Nerviosa, muy nerviosa, nerviosísima me puse de pie. Dejé el trapo sobre la encimera y abrí el grifo, me limpié la cara. El agua estaba helada pero no me importaba, necesitaba eso en ese momento. Necesitaba algo en ese momento.
—A ver, Elvi, cariño, no te pongas nerviosa que te conozco. Ya lo hemos hablado.
—¿Cuándo…?
—Mi amor, ya está hablado. Tranquila, ¿vale? Vamos, firmamos, nos sacamos una foto y nos volvemos a casa como marido y mujer. Fácil. Sin historias.
—¿Eh? —Me estaba volviendo a marear.
—Mi vida, lo único que necesito es tu partida de nacimiento, si no quieres hablar con tu padre, pídesela a tu hermano, que me la mande escaneada, es suficiente.
—¿Eh? —Me dejé caer de nuevo al suelo. Allí sentada parecía una muñeca rota.

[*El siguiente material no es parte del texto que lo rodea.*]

`src/rtl/cpu_ctrl_pkg.sv`:
```
// Shared types and constants for the instruction control sequencer:
// T-state encoding, ALU operation codes, IR field positions and opcode classifiers.
package cpu_ctrl_pkg;

    typedef enum logic [2:0] {
        IDLE,
        T0,
        T1,
        T2,
        T3,
        T4,
        T5,
        T6
    } state_t;

    localparam int ALU_AND = 1;
    localparam int ALU_OR  = 2;
    localparam int ALU_SHL = 4;
    localparam int ALU_SHR = 5;
    localparam int ALU_ROR = 6;
    localparam int ALU_ROL = 7;
    localparam int ALU_ADD = 8;
    localparam int ALU_SUB = 9;
    localparam int ALU_MUL = 10;
    localparam int ALU_DIV = 11;
    localparam int ALU_NEG = 12;
    localparam int ALU_NOT = 13;

    // IR layout: opcode in the top bits, then dest/source register fields.
    localparam int IR_W   = 32;
    localparam int RA_LSB = 23;
    localparam int RB_LSB = 19;
    localparam int RC_LSB = 15;

    function automatic logic op_is_legal(input int op);
        case (op)
            ALU_AND, ALU_OR, ALU_SHL, ALU_SHR, ALU_ROR, ALU_ROL,
            ALU_ADD, ALU_SUB, ALU_MUL, ALU_DIV, ALU_NEG, ALU_NOT: return 1'b1;
            default: return 1'b0;
        endcase
    endfunction

    function automatic logic op_is_muldiv(input int op);
        return (op == ALU_MUL) || (op == ALU_DIV);
    endfunction

    // Single-operand ops take their only operand from Y; no Rc is driven.
    function automatic logic op_is_unary(input int op);
        return (op == ALU_NEG) || (op == ALU_NOT);
    endfunction

endpackage

```
`src/rtl/control_sequencer_if.sv`:
```
// Handshake and strobe bundle between the control sequencer and memory/IR/datapath.
// With STEP_MODE_EN defined the bundle also carries the single-step request.
interface control_sequencer_if #(
    parameter int NREG   = 16,
    parameter int CTRL_W = 4
) ();

    logic              start;
    logic [31:0]       ir;
    logic              mem_ready;
`ifdef STEP_MODE_EN
    logic              step_req;
`endif

    logic              pc_out;
    logic              zlow_out;
    logic              zhigh_out;
    logic              mdr_out;
    logic              mar_in;
    logic              pc_in;
    logic              ir_in;
    logic              y_in;
    logic              z_in;
    logic              hi_in;
    logic              lo_in;
    logic              mdr_read;
    logic              inc_pc;
    logic [NREG-1:0]   reg_in;
    logic [NREG-1:0]   reg_out;
    logic [CTRL_W-1:0] alu_control;
    logic              busy;
    logic              instr_done;

`ifdef STEP_MODE_EN
    modport master (
        input  start, ir, mem_ready, step_req,
        output pc_out, zlow_out, zhigh_out, mdr_out,
        output mar_in, pc_in, ir_in, y_in, z_in, hi_in, lo_in, mdr_read, inc_pc,
        output reg_in, reg_out, alu_control, busy, instr_done
    );
    modport slave (
        output start, ir, mem_ready, step_req,
        input  pc_out, zlow_out, zhigh_out, mdr_out,
        input  mar_in, pc_in, ir_in, y_in, z_in, hi_in, lo_in, mdr_read, inc_pc,
        input  reg_in, reg_out, alu_control, busy, instr_done
    );
`else
    modport master (
        input  start, ir, mem_ready,
        output pc_out, zlow_out, zhigh_out, mdr_out,
        output mar_in, pc_in, ir_in, y_in, z_in, hi_in, lo_in, mdr_read, inc_pc,
        output reg_in, reg_out, alu_control, busy, instr_done
    );
    modport slave (
        output start, ir, mem_ready,
        input  pc_out, zlow_out, zhigh_out, mdr_out,
        input  mar_in, pc_in, ir_in, y_in, z_in, hi_in, lo_in, mdr_read, inc_pc,
        input  reg_in, reg_out, alu_control, busy, instr_done
    );
`endif

endinterface

```
`src/rtl/reg_sel_decoder.sv`:
```
// Register-select field to one-hot GP register strobe, gated by an enable.
// Select values with no matching register produce an all-zero vector.
module reg_sel_decoder #(
    parameter int RSEL_W = 4,
    parameter int NREG   = 16
) (
    input  logic              en,
    input  logic [RSEL_W-1:0] sel,
    output logic [NREG-1:0]   onehot
);

    generate
        for (genvar gi = 0; gi < NREG; gi++) begin : g_bit
            assign onehot[gi] = en && (int'(sel) == gi);
        end
    endgenerate

endmodule

```
`src/rtl/control_sequencer.sv`:
```
// Moore control FSM issuing one-hot datapath strobes for fetch (T0-T2) and execute (T3-T6).
// Optional STEP_MODE_EN: every T-state holds until step_req is seen high.
module control_sequencer
    import cpu_ctrl_pkg::*;
#(
    parameter int NREG   = 16,
    parameter int OP_W   = 5,
    parameter int RSEL_W = 4,
    parameter int CTRL_W = 4
) (
    input logic                 clk,
    input logic                 reset,
    control_sequencer_if.master bus
);

    state_t            state_reg;
    state_t            state_next;
    logic              t1_first_reg;
    logic [OP_W-1:0]   op_reg;
    logic [RSEL_W-1:0] ra_reg;
    logic [RSEL_W-1:0] rc_reg;

    logic [OP_W-1:0]   op_live;
    logic [RSEL_W-1:0] ra_live;
    logic [RSEL_W-1:0] rb_live;
    logic [RSEL_W-1:0] rc_live;
    logic              ir_low_unused;

    logic              step_ok;
    logic              op_legal;
    logic              op_muldiv;
    logic              op_unary;

    logic              rin_en;
    logic [RSEL_W-1:0] rin_sel;
    logic              rout_en;
    logic [RSEL_W-1:0] rout_sel;

    assign op_live       = bus.ir[IR_W-1 -: OP_W];
    assign ra_live       = bus.ir[RA_LSB +: RSEL_W];
    assign rb_live       = bus.ir[RB_LSB +: RSEL_W];
    assign rc_live       = bus.ir[RC_LSB +: RSEL_W];
    assign ir_low_unused = ^bus.ir[RC_LSB-1:0];

`ifdef STEP_MODE_EN
    assign step_ok = bus.step_req;
`else
    assign step_ok = 1'b1;
`endif

    assign op_legal  = op_is_legal(int'(op_reg));
    assign op_muldiv = op_legal && op_is_muldiv(int'(op_reg));
    assign op_unary  = op_legal && op_is_unary(int'(op_reg));

    // Fields are captured while the freshly loaded IR is presented in T3,
    // so the execute states do not depend on IR staying stable afterwards.
    always_ff @(posedge clk) begin
        if (reset) begin
            state_reg    <= IDLE;
            t1_first_reg <= 1'b0;
            op_reg       <= '0;
            ra_reg       <= '0;
            rc_reg       <= '0;
        end else begin
            state_reg    <= state_next;
            t1_first_reg <= (state_reg == T0);
            if (state_reg == T3) begin
                op_reg <= op_live;
                ra_reg <= ra_live;
                rc_reg <= rc_live;
            end
        end
    end

    always_comb begin
        state_next = state_reg;
        case (state_reg)
            IDLE: if (bus.start) state_next = T0;
            T0:   if (step_ok) state_next = T1;
            T1:   if (step_ok && bus.mem_ready) state_next = T2;
            T2:   if (step_ok) state_next = T3;
            T3:   if (step_ok) state_next = T4;
            T4:   if (step_ok) state_next = T5;
            T5:   if (step_ok) state_next = op_muldiv ? T6 : IDLE;
            T6:   if (step_ok) state_next = IDLE;
            default: state_next = IDLE;
        endcase
    end

    always_comb begin
        bus.pc_out      = 1'b0;
        bus.zlow_out    = 1'b0;
        bus.zhigh_out   = 1'b0;
        bus.mdr_out     = 1'b0;
        bus.mar_in      = 1'b0;
        bus.pc_in       = 1'b0;
        bus.ir_in       = 1'b0;
        bus.y_in        = 1'b0;
        bus.z_in        = 1'b0;
        bus.hi_in       = 1'b0;
        bus.lo_in       = 1'b0;
        bus.mdr_read    = 1'b0;
        bus.inc_pc      = 1'b0;
        bus.alu_control = '0;
        bus.instr_done  = 1'b0;
        bus.busy        = (state_reg != IDLE);
        rin_en          = 1'b0;
        rin_sel         = ra_reg;
        rout_en         = 1'b0;
        rout_sel        = rc_reg;
        case (state_reg)
            T0: begin
                bus.pc_out = 1'b1;
                bus.mar_in = 1'b1;
                bus.inc_pc = 1'b1;
                bus.z_in   = 1'b1;
            end
            T1: begin
                // PC+1 sits in Z; load it once even if memory stretches T1.
                bus.zlow_out = 1'b1;
                bus.mdr_read = 1'b1;
                bus.pc_in    = t1_first_reg;
            end
            T2: begin
                bus.mdr_out = 1'b1;
                bus.ir_in   = 1'b1;
            end
            T3: begin
                rout_en  = 1'b1;
                rout_sel = rb_live;
                bus.y_in = 1'b1;
            end
            T4: begin
                rout_en         = !op_unary;
                bus.z_in        = 1'b1;
                bus.alu_control = op_legal ? CTRL_W'(op_reg) : '0;
            end
            T5: begin
                bus.zlow_out   = 1'b1;
                bus.lo_in      = op_muldiv;
                rin_en         = op_legal && !op_muldiv;
                bus.instr_done = !op_muldiv;
            end
            T6: begin
                bus.zhigh_out  = 1'b1;
                bus.hi_in      = 1'b1;
                bus.instr_done = 1'b1;
            end
            default: ;
        endcase
    end

    reg_sel_decoder #(
        .RSEL_W (RSEL_W),
        .NREG   (NREG)
    ) u_reg_in_dec (
        .en     (rin_en),
        .sel    (rin_sel),
        .onehot (bus.reg_in)
    );

    reg_sel_decoder #(
        .RSEL_W (RSEL_W),
        .NREG   (NREG)
    ) u_reg_out_dec (
        .en     (rout_en),
        .sel    (rout_sel),
        .onehot (bus.reg_out)
    );

endmodule
```
`src/flat_wrapper.sv`:
```
// flat-port wrapper written by rule: the top's interface ports become plain ports
module control_sequencer_flat import cpu_ctrl_pkg::*;
#(
    parameter int NREG   = 16,
    parameter int OP_W   = 5,
    parameter int RSEL_W = 4,
    parameter int CTRL_W = 4
)
  (clk, reset, bus_start, bus_ir, bus_mem_ready, bus_pc_out, bus_zlow_out, bus_zhigh_out, bus_mdr_out, bus_mar_in, bus_pc_in, bus_ir_in, bus_y_in, bus_z_in, bus_hi_in, bus_lo_in, bus_mdr_read, bus_inc_pc, bus_reg_in, bus_reg_out, bus_alu_control, bus_busy, bus_instr_done);
  control_sequencer_if #(.NREG(NREG), .CTRL_W(CTRL_W)) bus_i ();
  input logic clk;
  input logic reset;
  input wire logic [$bits(bus_i.start)-1:0] bus_start;
  input wire logic [$bits(bus_i.ir)-1:0] bus_ir;
  input wire logic [$bits(bus_i.mem_ready)-1:0] bus_mem_ready;
  output wire logic [$bits(bus_i.pc_out)-1:0] bus_pc_out;
  output wire logic [$bits(bus_i.zlow_out)-1:0] bus_zlow_out;
  output wire logic [$bits(bus_i.zhigh_out)-1:0] bus_zhigh_out;
  output wire logic [$bits(bus_i.mdr_out)-1:0] bus_mdr_out;
  output wire logic [$bits(bus_i.mar_in)-1:0] bus_mar_in;
  output wire logic [$bits(bus_i.pc_in)-1:0] bus_pc_in;
  output wire logic [$bits(bus_i.ir_in)-1:0] bus_ir_in;
  output wire logic [$bits(bus_i.y_in)-1:0] bus_y_in;
  output wire logic [$bits(bus_i.z_in)-1:0] bus_z_in;
  output wire logic [$bits(bus_i.hi_in)-1:0] bus_hi_in;
  output wire logic [$bits(bus_i.lo_in)-1:0] bus_lo_in;
  output wire logic [$bits(bus_i.mdr_read)-1:0] bus_mdr_read;
  output wire logic [$bits(bus_i.inc_pc)-1:0] bus_inc_pc;
  output wire logic [$bits(bus_i.reg_in)-1:0] bus_reg_in;
  output wire logic [$bits(bus_i.reg_out)-1:0] bus_reg_out;
  output wire logic [$bits(bus_i.alu_control)-1:0] bus_alu_control;
  output wire logic [$bits(bus_i.busy)-1:0] bus_busy;
  output wire logic [$bits(bus_i.instr_done)-1:0] bus_instr_done;
  assign bus_i.start = bus_start;
  assign bus_i.ir = bus_ir;
  assign bus_i.mem_ready = bus_mem_ready;
  assign bus_pc_out = bus_i.pc_out;
  assign bus_zlow_out = bus_i.zlow_out;
  assign bus_zhigh_out = bus_i.zhigh_out;
  assign bus_mdr_out = bus_i.mdr_out;
  assign bus_mar_in = bus_i.mar_in;
  assign bus_pc_in = bus_i.pc_in;
  assign bus_ir_in = bus_i.ir_in;
  assign bus_y_in = bus_i.y_in;
  assign bus_z_in = bus_i.z_in;
  assign bus_hi_in = bus_i.hi_in;
  assign bus_lo_in = bus_i.lo_in;
  assign bus_mdr_read = bus_i.mdr_read;
  assign bus_inc_pc = bus_i.inc_pc;
  assign bus_reg_in = bus_i.reg_in;
  assign bus_reg_out = bus_i.reg_out;
  assign bus_alu_control = bus_i.alu_control;
  assign bus_busy = bus_i.busy;
  assign bus_instr_done = bus_i.instr_done;
  control_sequencer #(.NREG(NREG), .OP_W(OP_W), .RSEL_W(RSEL_W), .CTRL_W(CTRL_W)) u_core (.clk(clk), .reset(reset), .bus(bus_i));
endmodule
```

—La verdad es que tengo ganas, ¿tú no?
—¿Eh?
—Sí, cariño, además por tu ceguera es mejor estar casados, hay que casarse, nena, por lo que pueda pasar.
—¿Eh?
—Sufro por tus ojos, es mejor, mi amor, de verdad.
—Pero… pero si yo veo muy, muy, muy bien.
—¡Zas! ¡Te gané, cieguita de mis amores! —Se reía como un loco. 
Me llevé las manos a la cara en un gesto de vencida, mi nariz crujió, yo gemí y asumí todo ese dolor como parte de un merecido castigo.